Metadata-Version: 2.0
Name: tap-redshift
Version: 1.0.0b1
Summary: Singer.io tap for extracting data from redshift
Home-page: UNKNOWN
Author: data.world
Author-email: help@data.world
License: UNKNOWN
Platform: UNKNOWN
Classifier: Programming Language :: Python :: 3 :: Only
Requires-Dist: attrs (==17.2.0)
Requires-Dist: backoff (==1.3.2)
Requires-Dist: pendulum (==1.2.0)
Requires-Dist: psycopg2 (==2.7.3.2)
Requires-Dist: singer-python (==5.0.4)

============
tap-redshift
============


`Singer <https://singer.io>`_ tap that extracts data from a `Redshift <https://aws.amazon.com/documentation/redshift/>`_ database and produces JSON-formatted data following the Singer spec.


Usage
=====
tap-redshift assumes you have connection to redshift.

Create a configuration file
---------------------------
When you install tap-redshift, you need to create a ``config.json`` file for the database connection.

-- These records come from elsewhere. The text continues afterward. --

<file path="config.mk">
export PLATFORM = sky130hd
export DESIGN_NAME = d_de_serializer
export DESIGN_NICKNAME = d
export VERILOG_FILES = /design/src/rtl/d_de_serializer.sv
export SDC_FILE = /design/constraint.sdc
export NUM_CORES = 1
export LEC_CHECK = 0
export BUFFER_PORTS_ARGS = -buffer_cell sky130_fd_sc_hd__clkbuf_2
export CAP_MARGIN = 15
export CORE_MARGIN = 2
export CORE_UTILIZATION = 31
export CTS_CLUSTER_DIAMETER = 60
export DETAILED_ROUTE_END_ITERATION = 7
export GPL_TIMING_DRIVEN = 0
export PLACE_DENSITY_LB_ADDON = 0.12
export SLEW_MARGIN = 20
export SYNTH_ARGS = -nofsm -noshare
export SYNTH_HDL_FRONTEND = slang
export SYNTH_SLANG_ARGS = --single-unit
</file>
<file path="constraint.sdc">
create_clock -name Clk -period 1.1 [get_ports Clk]
set_input_delay 0.11 -clock Clk [delete_from_list [all_inputs] [get_ports Clk]]
set_output_delay 0.11 -clock Clk [all_outputs]
set_load 0.05 [all_outputs]
</file>
<file path="src/rtl/d_de_serializer.sv">
// d_de_serializer: loads a parallel word on a Start/Ready handshake and
// presents it MSB-first on D, one bit per De=1 cycle. GAP idle cycles can
// be inserted between bits so the downstream flops see both continuous
// and gapped enables. A one-cycle Done pulse closes each frame.
module d_de_serializer #(
    parameter int WIDTH = 8,   // bits per frame (2..16)
    parameter int CNT_W = 3,   // ceil(log2(WIDTH))
    parameter int GAP   = 0    // De=0 cycles between consecutive bits (0..15)
) (
    input  logic             Clk,
    input  logic             Reset_b,
    input  logic             Start,
    input  logic [WIDTH-1:0] Din,
    output logic             Ready,
    output logic             D,
    output logic             De,
    output logic             Done,
    output logic [CNT_W-1:0] Bit_cnt
);

    typedef enum logic [1:0] {
        QI = 2'd0,  // idle, waiting for Start
        QS = 2'd1,  // presenting one bit with De=1
        QG = 2'd2,  // inter-bit gap, De=0
        QD = 2'd3   // one-cycle Done
    } state_t;

    localparam logic [CNT_W-1:0] LAST_BIT = CNT_W'(WIDTH - 1);
    localparam bit               HAS_GAP  = (GAP > 0);
    // Terminal value of the gap counter; only meaningful when HAS_GAP.
    localparam logic [3:0]       GAP_LAST = HAS_GAP ? 4'(GAP - 1) : 4'd0;

    state_t           state;
    state_t           state_nxt;
    logic [WIDTH-1:0] sr;
    logic [WIDTH-1:0] sr_nxt;
    logic [CNT_W-1:0] cnt;
    logic [CNT_W-1:0] cnt_nxt;
    logic [3:0]       gap_cnt;
    logic [3:0]       gap_nxt;

    // State and datapath registers; reset clears everything so a partial
    // frame is dropped without a Done.
    // NOTE: the shift register is reset as well, so D is a known 0 from the
    // first cycle instead of depending on power-up contents.
    always_ff @(posedge Clk or negedge Reset_b) begin
        if (!Reset_b) begin
            state   <= QI;
            sr      <= '0;
            cnt     <= '0;
            gap_cnt <= '0;
        end else begin
            // NOTE: non-blocking assignments so every register updates from
            // the pre-edge values, independent of statement order.
            state   <= state_nxt;
            sr      <= sr_nxt;
            cnt     <= cnt_nxt;
            gap_cnt <= gap_nxt;
        end
    end

    // Next-state and next-datapath decode.
    always_comb begin
        // NOTE: hold-value defaults first, so no path leaves a target
        // unassigned and no latch is inferred.
        state_nxt = state;
        sr_nxt    = sr;
        cnt_nxt   = cnt;
        gap_nxt   = gap_cnt;

        unique case (state)
            QI: begin
                // Level-sampled Start; Din is only captured here.
                if (Start) begin
                    sr_nxt    = Din;
                    cnt_nxt   = '0;
                    state_nxt = QS;
                end
            end
            QS: begin
                sr_nxt = {sr[WIDTH-2:0], 1'b0};
                if (cnt == LAST_BIT) begin
                    // The last bit is never followed by a gap.
                    cnt_nxt   = '0;
                    state_nxt = QD;
                end else begin
                    cnt_nxt = cnt + 1'b1;
                    if (HAS_GAP) begin
                        gap_nxt   = '0;
                        state_nxt = QG;
                    end
                end
            end
            QG: begin
                gap_nxt = gap_cnt + 4'd1;
                if (gap_cnt == GAP_LAST) begin
                    state_nxt = QS;
                end
            end
            QD: begin
                state_nxt = QI;
            end
            default: begin
                state_nxt = QI;
            end
        endcase
    end

    // Moore outputs, decoded from the state register only.
    assign Ready   = (state == QI);
    assign De      = (state == QS);
    assign D       = (state == QS) ? sr[WIDTH-1] : 1'b0;
    assign Done    = (state == QD);
    assign Bit_cnt = cnt;

endmodule

</file>
==> results of run 1 <==
[timing repair]
action                                  in CTS  in global routing
gates resized for setup                     39                 21
setup buffers                               10                  7
hold endpoints to repair                    17                  0
cloned                                       2                  0
endpoints found under the setup margin      21                 24
hold buffers                                 1                  0
pin swaps                                   10                  8
[power by group through the flow]
stage,Combinational (mW),Sequential [mW],Clock [mW]
floorplan,1.15,1.27,0
global placement,1.64,1.13,0
detailed placement,1.67,1.13,0
CTS,2.27,1.12,0.358
global route,2.88,1.16,0.387
finish,2.66,1.14,0.345
[worst paths after layout]
check	start	end	slack, ps
max	state[1]	D	-330
min	Din[0]	sr[0]	50
max reg2reg	state[0]	sr[3]	-260
min reg2reg	gap_cnt[3]	gap_cnt[3]	480
max in group asynchronous	Reset_b	Bit_cnt[1]	480
min in group asynchronous	Reset_b	sr[4]	280
[cell usage after synthesis]
| cell | count | area, um2 |
|---|---|---|
| o21ai_1 | 7 | 35.0 |
| a221o_1 | 7 | 70.1 |
| dfrtp_1 | 17 | 425 |
| a32oi_1 | 1 | 8.76 |
| nor2b_1 | 1 | 6.26 |
| nand2b_1 | 7 | 43.8 |
| xnor2_1 | 3 | 26.3 |
| o21ai_0 | 5 | 25.0 |
| nor2_2 | 1 | 6.26 |
| and2_1 | 2 | 12.5 |
| buf_6 | 3 | 33.8 |
| buf_4 | 1 | 7.51 |
| buf_2 | 1 | 5.00 |
| nor2b_4 | 1 | 13.8 |
| ha_1 | 4 | 50.1 |
| nand3_1 | 1 | 5.00 |
| nand4_2 | 1 | 12.5 |
| a22o_1 | 1 | 8.76 |
| nor2_1 | 3 | 11.3 |
| nand3b_1 | 1 | 7.51 |
| or2b_1 | 1 | 7.51 |
| inv_1 | 2 | 7.51 |
| nand2_1 | 17 | 63.8 |
[kinds of logic after synthesis]
group           Yosys count
xor+xnor                  3
simple gates             36
flops                    17
buf+inv                   7
compound gates           21
fa+ha+maj                 4
[flip-flops by register name (all words and copies together) (netlist names)]
signal / flops
gap_cnt: 4
Bit_cnt: 3
sr: 8
state: 2
[tightest hold or removal path: stages]
cell,delay [ps]
clkbuf_2,80
a32oi_1,80
nand2_1,50
[cell type report]
cell class	count	area, um2	share of cell area
well taps	31	38.8	0.0272
clock inverters	1	5.00	0.00351
repair buffers	36	344	0.241
inverters	2	7.51	0.00527
plain buffers	5	65.1	0.0457
flip-flops and latches	17	432	0.303
multi-input cells	64	510	0.358
clock buffers	3	22.5	0.0158
[metrics by stage]
| stage | hold WS [ps] | std cells |
|---|---|---|
| final | 53.5 | 159 |
| after global routing | 56.7 | 159 |
| after CTS | 52.6 | 153 |
| after detailed placement | 75.4 | 136 |
| after global placement | 80.2 | 136 |
| after floorplan | -186 | 88 |
[layer usage]
metal / share of wire / vias up / GRT usage / wire [um]
li1: - / 392 / - / -
met1: 0.42 / 404 / 0.195 / 966
met2: 0.50 / 26 / 0.258 / 1150
met3: 0.069 / 2 / 0.0513 / 158
met4: 0.0091 / 0 / 0.0399 / 21
met5: 0 / - / 0 / 0
==> run_results.csv, run 1 <==
group,metric,value,unit
floorplan,placementRows,19,
clock_network,clock_sinks,17,
clock_network,htreeDepth,1,
clock_network,clock_latency,290,ps
floorplan,die_area,3330,um2
clock_network,cts_buffer_depth,2,
hold_path,holdPathStages,3,
drt,routed_wirelength,2300,um
setup_path,crit_type,"reg2out",
sta,hold_violations,0,
outcome,status,"finished with violations",
outcome,violations,"negative setup slack",
setup_path,worstSetupPathDepth,4,
pwr,power_frac_comb,0.642,
pwr,p_sw,1.72,mW
pwr,power.leakage,0.680,nW
synth,ys_seq_area_frac,0.476,
sta,finClkSkew,3.78,ps
setup_path,cp_slowest_cell,"dfrtp_2",
pwr,vdd_drop_max,1.95,mV
pwr,p_per_area,2910,nW/um2
cells_and_area,fin_area,1430,um2
cells_and_area,mostFrequentLayoutCells,"buf_6 (13), dfrtp_1 (12), nand2_1 (11), buf_4 (11), clkbuf_2 (10)",
synth,ys_warn_count,0,
placement,port_buffers,17,
floorplan,start_util,0.324,
floorplan,coreArea,2760,um2
cells_and_area,antenna_cells,0,
pwr,power_frac_clock,0.083,
flow_run,cap_viol_max_count,0,
drt,routed_via_density,5.18,
synth,synth-simple-area-share,0.213,
floorplan,fp.dieW,57.7,um
setup_path,worstPathRequired,990,ps
floorplan,io_pins,18,
setup_path,crit_path_end_kind,"output pin",
synth,synth_compound_area_frac,0.165,
clock_network,cts_buffers,3,
sta,min_period,1430,ps
sta,period_share,1.30,
setup_path,critPathBufInv,2,
floorplan,die_h,57.7,um
sta,fin_setup_tns,-3400,ps
pwr,power.internal,2.42,mW
grt,antenna_found_initial,0,
synth,synth_top_family_by_area,"simple AND/OR/NAND/NOR gates",
cells_and_area,nNetsFinal,144,
sta,tightest_slew,440,ps
grt,grt_overflow,0,
setup_path,cp_slowest_stage_delay,460,ps
grt,grt.total_usage,0.155,
pwr,power.total,4.14,mW
clock_network,root_buffer,"clkbuf_4",
placement,dpl.hpwl,1290,um
setup_path,crit_arrival,1320,ps
sta,max_freq,698,MHz
synth,ys_types,23,
placement,place_ws,-250,ps
setup_path,path_cells,"nor2b_4 -> buf_12 -> and2_4 -> clkbuf_16",
synth,ys_seq_elements,17,
synth,muxShareOfSynthArea,0,
synth,synth_fa_ha_area_frac,0.0560,
placement,place_area,1060,um2
sta,layout_setup_ws,-332,ps
synth,synth_area,893,um2
synth,synth_xor_area_frac,0.0294,
cells_and_area,drive_above_1_share,0.555,
cells_and_area,n_fill_cell,266,
drt,drtIter0Drc,27,
sta,setup_viol,19,
sta,rsz0062_at_grt,"yes",
drt,ant_nets,0,
sta,finalMaxSlewViolations,0,
cells_and_area,synthToLayoutAreaGrowth,59.5,%
synth,syn_avg_cell_area,10.2,um2
drt,route.detailed.drc,0,
pwr,netSwitchingFraction,0.416,
setup_path,start_kind,"flip-flop",
drt,wl_per_cell,14.5,um
clock_network,clk_pin_slew_worst_paths,100,ps
hold_path,hp-class,"in2reg",
pwr,pwr-share-seq,0.274,
grt,grt_pass1_vias,798,
clock_network,cts_tree,"done",
cells_and_area,layout_commonest_cell,"buf_6",
drt,first_pass_iters,4,
grt,grt_start_max_net_pins,18,
setup_path,critPathMaxFanout,5,
setup_path,crit_family,"flip-flops",
grt,grt_pass1_wl,3880,um
setup_path,r2r_cells,5,
synth,syn_inst,88,
placement,place_congestion,0.689,
cells_and_area,finish.utilization,0.517,
sta,max-slew-margin-rel,0.706,
drt,vias,824,
synth,synth_nets,103,
(Power assumes the default switching activity.)
==> inputs of run 2 (changes only) <==
--- a/config.mk
+++ b/config.mk
@@ -10,10 +10,10 @@
 export CORE_MARGIN = 2
 export CORE_UTILIZATION = 31
 export CTS_CLUSTER_DIAMETER = 60
+export CTS_CLUSTER_SIZE = 40
 export DETAILED_ROUTE_END_ITERATION = 7
 export GPL_TIMING_DRIVEN = 0
 export PLACE_DENSITY_LB_ADDON = 0.12
-export SLEW_MARGIN = 20
 export SYNTH_ARGS = -nofsm -noshare
 export SYNTH_HDL_FRONTEND = slang
 export SYNTH_SLANG_ARGS = --single-unit
==> constraint.sdc (replaced) <==
create_clock -name Clk -period 1.8 [get_ports Clk]
set_input_delay 0.18 -clock Clk [delete_from_list [all_inputs] [get_ports Clk]]
set_output_delay 0.18 -clock Clk [all_outputs]
set_load 0.05 [all_outputs]
==> run_results.csv, run 2 (synthesized netlist as in run 1, its figures left out) <==
group,metric,value,unit
outcome,status,"completed",
setup_path,critPathMaxFanout,10,
floorplan,placementRows,19,
setup_path,worstPathRequired,1620,ps
drt,first_pass_iters,2,
pwr,power.total,1.80,mW
setup_path,crit_type,"reg2out",
pwr,p_sw,0.844,mW
sta,tightest_slew,445,ps
clock_network,clock_latency,300,ps
setup_path,crit_family,"flip-flops",
cells_and_area,nNetsFinal,126,
pwr,power.internal,0.954,mW
grt,grt_overflow,0,
grt,grt_pass1_wl,3130,um
placement,dpl.hpwl,1300,um
sta,period_share,0.916,
pwr,power_frac_comb,0.517,
floorplan,io_pins,18,
placement,place_area,1020,um2
drt,routed_via_density,4.92,
floorplan,fp.dieW,57.7,um
cells_and_area,mostFrequentLayoutCells,"nand2_1 (17), dfrtp_1 (16), clkbuf_2 (16)",
drt,drtIter0Drc,9,
sta,max_freq,606,MHz
pwr,p_per_area,1700,nW/um2
sta,fin_setup_tns,0,ps
sta,finalMaxSlewViolations,0,
floorplan,die_h,57.7,um
pwr,power.leakage,0.534,nW
cells_and_area,drive_above_1_share,0.273,
clock_network,cts_buffer_depth,2,
clock_network,root_buffer,"clkbuf_4",
grt,grt.total_usage,0.121,
clock_network,htreeDepth,1,
setup_path,worstSetupPathDepth,4,
pwr,pwr-share-seq,0.366,
hold_path,holdPathStages,3,
flow_run,cap_viol_max_count,0,
drt,route.detailed.drc,0,
sta,holdWs,142,ps
grt,antenna_found_initial,0,
setup_path,cp_slowest_stage_delay,460,ps
cells_and_area,largest_reg_flops,8,
drt,ant_nets,0,
drt,vias,694,
setup_path,r2r_cells,5,
drt,wl_per_cell,13.1,um
clock_network,clock_sinks,17,
sta,min_period,1650,ps
placement,place_congestion,0.691,
sta,rsz0062_at_grt,"no",
grt,grt_start_max_net_pins,18,
sta,setup_viol,0,
placement,port_buffers,17,
pwr,netSwitchingFraction,0.469,
sta,hold_violations,0,
clock_network,post-cts-setup-buffer-count,0,
setup_path,path_cells,"nor2b_4 -> buf_6 -> and2_1 -> buf_2",
clock_network,cts_buffers,3,
cells_and_area,layout_commonest_cell,"nand2_1",
pwr,vdd_drop_max,0.751,mV
cells_and_area,synthToLayoutAreaGrowth,18.2,%
grt,grt_pass1_vias,670,
sta,max-slew-margin-rel,0.703,
floorplan,die_area,3330,um2
setup_path,start_kind,"flip-flop",
hold_path,hp-class,"in2reg",
floorplan,coreArea,2760,um2
clock_network,cts_tree,"done",
clock_network,clk_pin_slew_worst_paths,110,ps
drt,routed_wirelength,1840,um
setup_path,critPathBufInv,2,
pwr,power_frac_clock,0.117,
cells_and_area,regMostFlops,"sr",
floorplan,start_util,0.324,
setup_path,cp_slowest_cell,"dfrtp_1",
cells_and_area,fin_area,1060,um2
cells_and_area,finish.utilization,0.383,
setup_path,crit_arrival,1470,ps
sta,finClkSkew,13.2,ps
cells_and_area,antenna_cells,0,
setup_path,crit_path_end_kind,"output pin",
==> run 2: changes by cell type in the layout (fill, tap and decap cells not counted), sizes merged <==
cell | previous run | this run
buf | 28 | 6
clkbuf | 15 | 19
==> run 2: per-layer routing <==
metal	vias up	GRT usage	share of wire
met4	0	0.0399	0.0092
met2	12	0.190	0.44
met5	-	0	0
met3	2	0.0246	0.045
met1	330	0.168	0.50
li1	350	-	-
==> run 2: worst register-to-register path, cell delays in order (launching register included) <==
cell	delay [ps]
dfrtp_1	460
buf_6	170
buf_6	140
nand2_1	50
o21ai_1	60
a221o_1	260
==> run 2: repair_timing <==
action,in CTS,in global routing
setup endpoints to repair,0,1
hold buffers,1,0
endpoints found under the hold margin,17,0
resized for setup,0,2
==> run 2: final timing paths <==
check | start | slack, ps | endpoint
worst max-delay path | state[1] | 150 | D
worst min-delay path | Din[0] | 140 | sr[0]
worst max register to register | state[1] | 550 | sr[3]
worst min register to register | gap_cnt[3] | 490 | gap_cnt[3]
max in group asynchronous | Reset_b | 1130 | state[0]
min in group asynchronous | Reset_b | 340 | sr[4]
==> run 2: layout make-up <==
cell class | count | area (um2)
clock buffer | 3 | 22.5
sequential | 17 | 427
clock inverter | 1 | 5.00
fill | 282 | 1700
multi-input combinational | 64 | 414
timing repair buffer | 18 | 95.1
inverter | 2 | 7.51
buffer | 5 | 46.3
tap | 31 | 38.8
==> run 2: through the flow <==
| step | setup slack [ps] | std cells |
|---|---|---|
| after detailed placement | 410 | 136 |
| after floorplan | 365 | 88 |
| final | 151 | 141 |
| after global routing | 55.8 | 141 |
| after global placement | 412 | 136 |
| after CTS | 58.9 | 141 |
==> run 2: power groups by stage <==
stage               registers [mW]  logic (mW)  clock network (mW)
detailed placement           0.663       0.943                   0
global placement             0.659       0.931                   0
global route                 0.680        1.03               0.238
finish                       0.658       0.929               0.210
floorplan                    0.750       0.627                   0
CTS                          0.657       0.946               0.223
==> inputs of run 3 (changes only) <==
--- a/config.mk
+++ b/config.mk
@@ -5,11 +5,12 @@
 export SDC_FILE = /design/constraint.sdc
 export NUM_CORES = 1
 export LEC_CHECK = 0
-export BUFFER_PORTS_ARGS = -buffer_cell sky130_fd_sc_hd__clkbuf_2
+export BUFFER_PORTS_ARGS = -buffer_cell sky130_fd_sc_hd__buf_2
 export CAP_MARGIN = 15
 export CORE_MARGIN = 2
 export CORE_UTILIZATION = 31
-export CTS_CLUSTER_DIAMETER = 60
+export CTS_BUF_LIST = sky130_fd_sc_hd__clkbuf_16
+export CTS_CLUSTER_DIAMETER = 80
 export CTS_CLUSTER_SIZE = 40
 export DETAILED_ROUTE_END_ITERATION = 7
 export GPL_TIMING_DRIVEN = 0
==> run_results.csv, run 3 (synthesized netlist as in run 1, its figures left out) <==
group,metric,value,unit
clock_network,htreeDepth,1,
placement,dp.cells,136,
setup_path,crit_path_end_kind,"output pin",
placement,place_congestion,0.671,
pwr,vdd_drop_max,0.874,mV
grt,grt_start_max_net_pins,18,
sta,fin_setup_tns,0,ps
setup_path,r2r_cells,5,
sta,layout_setup_ws,182,ps
sta,tightest_slew,395,ps
cells_and_area,drive_above_1_share,0.264,
cells_and_area,nNetsFinal,126,
setup_path,crit_type,"reg2out",
grt,grt_overflow,0,
grt,grt_pass1_wl,3240,um
grt,use_met3,0.0491,
cells_and_area,antenna_cells,0,
floorplan,placementRows,19,
setup_path,worstPathRequired,1620,ps
clock_network,clk_pin_slew_worst_paths,50,ps
grt,grt_pass1_vias,705,
cells_and_area,layout_commonest_cell,"buf_2",
pwr,power.total,2.03,mW
floorplan,io_pins,18,
floorplan,die_area,3330,um2
cells_and_area,mostFrequentLayoutCells,"buf_2 (18), dfrtp_1 (17), nand2_1 (17)",
pwr,p_per_area,1830,nW/um2
setup_path,path_cells,"nor2b_4 -> buf_6 -> and2_1 -> buf_2",
hold_path,hp-class,"in2reg",
grt,antenna_found_initial,0,
sta,period_share,0.899,
clock_network,post-cts-setup-buffer-count,0,
sta,min_period,1620,ps
drt,first_pass_iters,4,
flow_run,cap_viol_max_count,0,
grt,grt.total_usage,0.128,
grt,met2_usage,0.195,
setup_path,cp_slowest_cell,"dfrtp_1",
drt,routed_wirelength,1830,um
sta,finalMaxSlewViolations,0,
floorplan,coreArea,2760,um2
cells_and_area,largest_reg_flops,8,
cells_and_area,regMostFlops,"sr",
sta,max_freq,618,MHz
sta,max-slew-margin-rel,0.737,
cells_and_area,instances_no_fill,141,
floorplan,fp.dieW,57.7,um
clock_network,cts_buffers,3,
drt,vias,712,
grt,grt_busiest_layer,"met2",
clock_network,clock_latency,250,ps
drt,drtIter0Drc,16,
clock_network,clock_sinks,17,
sta,hold_violations,0,
placement,place_ws,444,ps
drt,wl_per_cell,13.0,um
floorplan,start_util,0.324,
setup_path,cp_slowest_stage_delay,420,ps
placement,port_buffers,17,
clock_network,cts_buffer_depth,2,
drt,routed_via_density,5.05,
sta,finClkSkew,2.81,ps
sta,rsz0062_at_grt,"no",
clock_network,cts_tree,"done",
drt,route.detailed.drc,0,
placement,dpl.hpwl,1260,um
clock_network,root_buffer,"clkbuf_16",
setup_path,start_kind,"flip-flop",
grt,use_met1,0.175,
pwr,power.leakage,0.556,nW
cells_and_area,synthToLayoutAreaGrowth,23.9,%
sta,setup_viol,0,
floorplan,die_h,57.7,um
hold_path,holdPathStages,3,
setup_path,crit_arrival,1440,ps
setup_path,critPathMaxFanout,10,
drt,ant_nets,0,
outcome,status,"completed",
-- run 3: layout make-up --
class                   count  area (um2)
repair buffers             18        95.1
well taps                  31        38.8
flip-flops and latches     17         425
clock inverters             1        5.00
inverters                   2        7.51
fillers                   288        1650
clock buffers               3        75.1
multi-input cells          64         414
plain buffers               5        46.3
-- run 3: path summary, 6_finish.rpt --
check                                 from    endpoint  slack, ps
worst min register to register  gap_cnt[3]  gap_cnt[3]        480
min in group asynchronous          Reset_b       sr[3]        390
worst max-delay path              state[0]           D        180
worst min-delay path                Din[0]       sr[0]        180
max in group asynchronous          Reset_b  gap_cnt[3]       1130
worst max register to register    state[1]       sr[4]        570
-- run 3: power by group --
part / internal (mW) / switching, mW
clock: 0.297 / 0.142
combinational: 0.346 / 0.585
sequential: 0.527 / 0.131
total: 1.17 / 0.858
-- run 3: through the flow --
| step | util | instance area, um2 | hold slack, ps |
|---|---|---|---|
| 3_5_place_dp | 0.369 | 1020 | 134 |
| 5_1_grt | 0.402 | 1110 | 192 |
| 2_1_floorplan | - | 893 | -116 |
| 4_1_cts | 0.402 | 1110 | 178 |
| 3_3_place_gp | 0.369 | 1020 | 137 |
| 6_report | 0.402 | 1110 | 183 |
-- run 3: critical path, delay by kind of cell (launching register included) --
family,cells,cell delay [ps]
buffers and inverters,2,420
flip-flops,1,420
AND/OR/NAND/NOR,2,350
-- run 3: what timing repair did --
action	4_1_cts	5_1_grt
gates resized for setup	0	0
hold buffers	1	0
setup endpoints to repair	0	0
hold endpoints to repair	17	0
-- run 3: per-layer routing --
metal	share of wire	vias up
met5	0	-
met3	0.059	0
li1	-	350
met1	0.50	342
met4	0	0
met2	0.44	20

The json file requires the following attributes;

* ``host``
* ``port``
* ``dbname``
* ``user``
* ``password``

And an optional attribute;

* ``schema``

Example:

.. code-block:: json

    {
        "host": "REDSHIFT_HOSTT",
        "port": "REDSHIFT_PORT",
        "dbname": "REDSHIFT_DBNAME",
        "user": "REDSHIFT_USER",
        "password": "REDSHIFT_PASSWORD",
        "schema": "REDSHIFT_SCHEMA"
    }


Discovery mode
==============
The tap can be invoked in discovery mode to get the available tables and columns in the database. It points to the config file created to connect to redshift:

.. code-block:: shell

    $ tap-redshift --config config.json -d

A full catalog tap is writtem to stdout, with a JSON-schema description of each table. A source table directly corresponds to a Singer stream.

Redirect output from the tap's discovery mode to a file so that it can be modified when the tap is to be invoked in sync mode.

.. code-block:: shell

    $ tap-redshift -c config.json -d > properties.json

This runs the tap in discovery mode and copies the output into a ``properties.json`` file.


Tables and property selection
=============================
In sync mode, tap-redshift consumes a modified version of the catalog where tables and fields have been marked as selected.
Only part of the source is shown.